I’ve been feeling overwhelmed this week, and my usual coping mechanism is to retreat into my personal routines, practices where I feel invisible, where I can meld into the world around me, feel as if I’m a part of the all-powerful universe rather than my so limited self. Iced coffee outdoor table reading, biking around the park at night, opening to the world in a stretch.
Life is all about making the hard things easy. I’ve never done something for the first time where I’ve felt like a natural at it. I have negligible hand-eye coordination, so every sport I pick up it takes me a long time to get to a decent place. This applies to very precise crafts too. Sewing is herculean. Don’t even let me fold paper; I won’t be able to do it straight. When a shopkeeper in Japan taught my friends and I how to do a simple origami crane, I distinctly remember them making a joke about how I should maybe not go into origami. That didn’t stop me from buying origami paper aspirationally and then never using it.
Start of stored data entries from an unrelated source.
==> config.mk <==
export PLATFORM = sky130hd
export DESIGN_NAME = step_move_ctrl
export DESIGN_NICKNAME = d
export VERILOG_FILES = /design/src/rtl/step_move_ctrl.sv
export SDC_FILE = /design/constraint.sdc
export NUM_CORES = 1
export LEC_CHECK = 0
export ABC_AREA = 0
export BUFFER_PORTS_ARGS = -buffer_cell sky130_fd_sc_hd__buf_2
export CORE_UTILIZATION = 45
export CTS_BUF_LIST = sky130_fd_sc_hd__clkbuf_4 sky130_fd_sc_hd__clkbuf_8
export CTS_CLUSTER_SIZE = 12
export DETAILED_ROUTE_END_ITERATION = 10
export PLACE_DENSITY = 0.66
export SETUP_SLACK_MARGIN = 0.02
export SYNTH_ARGS = -nofsm -noshare
export SYNTH_HDL_FRONTEND = slang
export SYNTH_SLANG_ARGS = --single-unit
==> constraint.sdc <==
create_clock -name clk -period 3.1 [get_ports clk]
set_input_delay 0.775 -clock clk [delete_from_list [all_inputs] [get_ports clk]]
set_output_delay 0.775 -clock clk [all_outputs]
set_load 0.02 [all_outputs]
What I lack in talent, I make up for in work. I just do it over and over and over again until some small part of it starts to feel easy. With dance,
I’m a romantic, which means I want to believe that I can do anything I set my mind to. I’m also an optimist, which means I falsely believe that everything will be ok if I wing it. Narrator voice: things were not okay when I winged them. Winging things deliberately shirking preparation feels very different than trusting your instinct after you’ve developed it. They’re easy to get confused because they both have the same upramp feeling of an uneasy freedom. The former ends in uncomfortable disaster (or an existential angst that sits in the pit of your stomach), while the latter ends in a cathartic release.